面向定制化的多模态角色扮演

摘要

统一的多模态理解与生成模型能够实现更丰富的人机交互。然而，在跨模态保持输出一致性的同时，联合定制角色的个性、对话风格和视觉身份，在很大程度上仍未得到探索。为弥补这一空白，我们引入了一项新任务：定制化多模态角色扮演（CMRP）。我们构建了包含20个角色的RoleScape-20数据集，涵盖个性、风格描述、视觉/表情提示以及文本-图像交互的训练与评估数据。基于统一模型，我们设计了UniCharacter，这是一个包含统一监督微调（Unified-SFT）和角色特定组相对策略优化（Character-GRPO）的两阶段训练框架。仅需10张图像及对应的交互示例，模型即可习得目标角色，并在生成的文本与图像中展现出一致的个性、风格及视觉身份。该过程约需100 GPU小时。在RoleScape-20数据集上的实验表明，所提出的方法显著优于先前的方法。消融研究进一步验证了我们的跨模态一致性设计与少样本定制策略的有效性。我们认为，CMRP结合统一建模，为下一代富有角色感且沉浸式的交互智能体奠定了基础。

English

Unified multimodal understanding and generation models enable richer human-AI interaction. Yet jointly customizing a character's persona, dialogue style, and visual identity while maintaining output consistency across modalities remains largely unexplored. To mitigate this gap, we introduce a new task, Customized Multimodal Role-Play (CMRP). We construct the RoleScape-20 dataset comprising 20 characters, including training and evaluation data that cover persona, stylistic descriptions, visual/expressive cues, and text-image interactions. Building on a unified model, we devise UniCharacter, a two-stage training framework containing Unified Supervised Finetuning (Unified-SFT) and character-specific group relative policy optimization (Character-GRPO). Given only 10 images plus corresponding interaction examples, the model acquires the target character and exhibits coherent persona, style, and visual identity in both generated text and images. This process takes about 100 GPU hours.
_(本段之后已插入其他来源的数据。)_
Design mac_unit, start of the top module:
module mac_unit(input clk,en,clr,
                input [15:0]a,b,
                output [39:0]c);
wire [31:0]temp1;
mul_16x16 m1(clk,a,b,temp1);
accumulator a1(clk,en,clr,temp1,c);
endmodule
Size in the first run: about 2300 cells after synthesis, ~17000 um2 of cells after synthesis.
==> flow/config.mk <==
export PLATFORM = sky130hd
export DESIGN_NAME = mac_unit
export DESIGN_NICKNAME = mac_unit
export VERILOG_FILES = /design/flow/design.v
export SDC_FILE = /design/flow/constraint.sdc
export NUM_CORES = 4
export LEC_CHECK = 0
export ABC_AREA = 1
export CAP_MARGIN = 0
export CORE_MARGIN = 2
export CORE_UTILIZATION = 72
export CTS_CLUSTER_DIAMETER = 260
export PLACE_DENSITY = 0.66
export SETUP_SLACK_MARGIN = -0.65
export SLEW_MARGIN = 20
==> flow/constraint.sdc <==
create_clock -name core_clock -period 11.4 [get_ports {clk}]
set_input_delay 2.2800 -clock core_clock [delete_from_list [all_inputs] [get_ports {clk}]]
set_output_delay 2.2800 -clock core_clock [all_outputs]
set_load 0.01 [all_outputs]
run.sh (not shown) runs the stock make flow with config.mk's settings and CLKGATE_MAP_FILE=.
The starting point completed, yet does not pass: negative setup slack.
==> next run, changes <==
- ABC_AREA: 1 -> unset
- CAP_MARGIN: 0 -> 20
- CORE_UTILIZATION: 72 -> 40
- CTS_CLUSTER_DIAMETER: 260 -> unset
- PLACE_DENSITY: 0.66 -> unset
- SETUP_SLACK_MARGIN: -0.65 -> unset
- clock period: 11.4 -> 13.5 ns (I/O delays scaled with it)
Effect: This time the run produced a clean layout. Synthesized area shrinks by 9.4%. Die size grows by 61%. Routed wire length decreases by 33%. Cell count came out lower by 18%.

Setup of 07-28:
Starting RTL as in the previous note.
Settings: LEC_CHECK=0, CAP_MARGIN=20, CORE_MARGIN=2, CORE_UTILIZATION=65, CTS_CLUSTER_SIZE=86, SETUP_SLACK_MARGIN=0.15, SLEW_MARGIN=20; clock period 9.96 ns.
| 07-28 | all stages done | FAIL | setup timing |
### 07-28 -> 01-03
- swapping 65 for 72 in CORE_UTILIZATION
- clearing SETUP_SLACK_MARGIN, which used to be 0.15
- swapping 86 for 98 in CTS_CLUSTER_SIZE
- putting ABC_AREA at 1 where nothing was set
- swapping 9.96 for 6.57 in the clock period (ns, I/O delays scaled along)
Findings:
STATUS run=01-03 STAGES=ALL_DONE FINAL_CHECKS=FAILED CAUSE=setup timing. Finished, but not clean: 07-28, with setup timing. When 01-03 is measured against 07-28, its worst-case headroom to the max-slew limit turns out 8.5 points lower. Summary of 01-03 over 07-28: critical path depth now larger, width of the die held. Re detailed-route wire length: 07-28 was lower than 01-03. Cell area | 01-03 vs 07-28 | 01-03 larger. Per-instance average area after synthesis in 01-03 is 2.3 um2 below 07-28. Between 01-03 and 07-28, number of nets in the layout is higher for 01-03, 07-28 comes in under that. Met3 routing resource usage after global routing: 01-03 vs 07-28 up 5.9 points.

## lane 1
mac_unit again, from the RTL that the note above started with.
make LEC_CHECK=0 ABC_AREA=1 CAP_MARGIN=0 CORE_ASPECT_RATIO=0.91 CORE_MARGIN=2 CORE_UTILIZATION=72 CTS_CLUSTER_DIAMETER=85 CTS_CLUSTER_SIZE=79 GPL_ROUTABILITY_DRIVEN=0 PLACE_DENSITY_LB_ADDON=0.08 SETUP_SLACK_MARGIN=-1.13 SLEW_MARGIN=40 finish   # period 11.7 ns
No crash in lane 1: every stage finished, but the layout fails its final checks due to setup timing.
## Diff of input files: lane 2 against lane 1
- SLEW_MARGIN: 40 -> 20
- CAP_MARGIN: 0 -> 20
- CTS_CLUSTER_SIZE: 79 -> unset
- SETUP_SLACK_MARGIN: -1.13 -> -0.71
- GPL_ROUTABILITY_DRIVEN: 0 -> unset
- CTS_CLUSTER_DIAMETER: 85 -> 106
- PLACE_DENSITY_LB_ADDON: 0.08 -> unset
- CORE_ASPECT_RATIO: 0.91 -> unset
- CORE_UTILIZATION: 72 -> 70
[summary]
[flow] lane 2 | stages: complete | final checks: fail | reason: setup timing
Lane 2 ended up with a higher wire length reported by the detailed router than lane 1 did.
Going from lane 1 to lane 2, final area now larger; met1 track demand over resource in global routing now larger; non-clock buffer count now larger.
Going from lane 1 to lane 2, total buffers and inverters traversed by the critical path shrinks by 1.
Inputs modified between lane 2 and lane 3:
- an added PLACE_DENSITY_LB_ADDON of 0.08
- a change of CTS_CLUSTER_DIAMETER from 106 to 218
- an added CTS_CLUSTER_SIZE of 79
- an added HOLD_SLACK_MARGIN of 0.29
- an added CORE_ASPECT_RATIO of 0.95
- a change of CORE_UTILIZATION from 70 to 72
- an added GPL_ROUTABILITY_DRIVEN of 0
- a change of SETUP_SLACK_MARGIN from -0.71 to 1.83
- a change of SLEW_MARGIN from 20 to 40
Results
Lane 3 finished all stages; however, its layout fails the closing checks, the failures being setup timing.
Lane 2 → lane 3: number of placed cells counting well taps has decreased; utilization after layout has increased; final critical path time including I/O delays and setup has increased.
Lane 3 gives less buffering overhead than lane 2 did.
As of lane 3, area of the die had fallen by a few percent compared to lane 2.
#### Input delta (lane 4 over lane 3)
- CORE_ASPECT_RATIO removed (was 0.95)
- SLEW_MARGIN changed from 40 to 20
- GPL_ROUTABILITY_DRIVEN removed (was 0)
- HOLD_SLACK_MARGIN removed (was 0.29)
- SETUP_SLACK_MARGIN removed (was 1.83)
- PLACE_DENSITY_LB_ADDON removed (was 0.08)
- ABC_AREA removed (was 1)
- CTS_CLUSTER_DIAMETER removed (was 218)
- CTS_CLUSTER_SIZE removed (was 79)
- the clock period (ns, I/O delays scaled along) changed from 11.7 to 9.89
STATUS run=lane 4 STAGES=ALL_DONE FINAL_CHECKS=FAILED CAUSE=setup timing. Summary of lane 4 over lane 3: xor-xnor portion of the synthesized cell area rose by 1.1 points; wire length of the first global-routing pass fell by about 11%; worst setup slack moved down; synthesized-area fraction occupied by adder cells rose 4.3 points. Tap cell count | lane 4 below lane 3. Looking at final critical-path share of the clock period across lane 3 and lane 4, the one that comes out lower is lane 3. Changes observed in lane 4 relative to lane 3: sequential share of layout area +1.3 points, area after synthesis -9.4%, number of nets at floorplan -25%. Against lane 3, lane 4 reports a total cells reported by yosys after synthesis that is lower.
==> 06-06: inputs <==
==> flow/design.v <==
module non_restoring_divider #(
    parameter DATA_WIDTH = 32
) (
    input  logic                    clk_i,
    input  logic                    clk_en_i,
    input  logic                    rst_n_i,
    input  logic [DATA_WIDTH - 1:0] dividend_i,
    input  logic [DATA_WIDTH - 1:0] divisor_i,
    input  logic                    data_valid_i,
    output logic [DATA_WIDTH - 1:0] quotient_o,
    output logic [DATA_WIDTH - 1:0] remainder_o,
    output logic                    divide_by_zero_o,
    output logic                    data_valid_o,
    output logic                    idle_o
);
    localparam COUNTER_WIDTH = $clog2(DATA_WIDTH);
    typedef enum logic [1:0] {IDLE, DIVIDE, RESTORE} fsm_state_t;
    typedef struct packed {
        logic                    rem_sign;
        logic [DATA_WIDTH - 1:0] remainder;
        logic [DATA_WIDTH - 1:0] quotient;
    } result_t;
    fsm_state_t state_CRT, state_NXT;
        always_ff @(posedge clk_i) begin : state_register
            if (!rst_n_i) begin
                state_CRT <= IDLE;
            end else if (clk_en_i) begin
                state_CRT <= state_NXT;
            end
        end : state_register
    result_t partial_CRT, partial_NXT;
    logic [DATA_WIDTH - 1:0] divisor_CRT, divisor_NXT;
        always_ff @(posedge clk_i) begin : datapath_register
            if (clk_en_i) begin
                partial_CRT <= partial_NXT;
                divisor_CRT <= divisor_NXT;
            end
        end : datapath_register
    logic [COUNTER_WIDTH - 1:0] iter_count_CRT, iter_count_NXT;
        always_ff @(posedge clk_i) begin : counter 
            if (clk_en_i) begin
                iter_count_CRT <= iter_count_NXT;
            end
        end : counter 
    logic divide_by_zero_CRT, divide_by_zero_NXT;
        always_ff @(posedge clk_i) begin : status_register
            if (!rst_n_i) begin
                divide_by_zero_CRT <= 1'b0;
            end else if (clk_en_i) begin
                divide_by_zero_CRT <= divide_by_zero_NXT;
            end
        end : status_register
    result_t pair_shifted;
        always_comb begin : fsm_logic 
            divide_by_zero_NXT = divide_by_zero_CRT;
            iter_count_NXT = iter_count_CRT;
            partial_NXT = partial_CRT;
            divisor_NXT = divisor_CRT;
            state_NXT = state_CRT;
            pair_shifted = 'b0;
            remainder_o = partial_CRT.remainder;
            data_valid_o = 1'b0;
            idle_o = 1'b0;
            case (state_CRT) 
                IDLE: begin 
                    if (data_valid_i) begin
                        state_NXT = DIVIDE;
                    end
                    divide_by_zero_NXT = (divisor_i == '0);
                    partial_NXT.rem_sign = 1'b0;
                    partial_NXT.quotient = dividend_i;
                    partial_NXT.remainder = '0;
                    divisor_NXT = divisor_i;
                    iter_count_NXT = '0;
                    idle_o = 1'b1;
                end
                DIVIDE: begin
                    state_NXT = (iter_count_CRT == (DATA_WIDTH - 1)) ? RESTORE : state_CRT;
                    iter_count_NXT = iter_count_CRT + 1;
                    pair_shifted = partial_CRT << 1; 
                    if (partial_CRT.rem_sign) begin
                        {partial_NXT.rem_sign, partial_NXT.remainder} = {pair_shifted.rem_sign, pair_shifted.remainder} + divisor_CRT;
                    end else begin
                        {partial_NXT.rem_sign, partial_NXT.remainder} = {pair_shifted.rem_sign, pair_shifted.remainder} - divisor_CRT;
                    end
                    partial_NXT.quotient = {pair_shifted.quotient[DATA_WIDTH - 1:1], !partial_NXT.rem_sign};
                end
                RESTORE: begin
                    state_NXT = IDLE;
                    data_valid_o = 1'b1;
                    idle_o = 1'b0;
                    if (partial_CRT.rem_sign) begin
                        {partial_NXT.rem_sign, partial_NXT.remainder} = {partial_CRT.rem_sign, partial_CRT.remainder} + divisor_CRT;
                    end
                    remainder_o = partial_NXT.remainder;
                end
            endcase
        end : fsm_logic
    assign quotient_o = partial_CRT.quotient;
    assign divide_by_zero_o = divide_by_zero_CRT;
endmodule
Experiments on the RoleScape-20 dataset show that the proposed method substantially outperforms prior approaches. Ablation studies further validate the effectiveness of our cross-modal consistency design and few-shot customization strategy. We argue that CMRP, coupled with unified modeling, provides a basis for next-generation characterful and immersive interactive agents.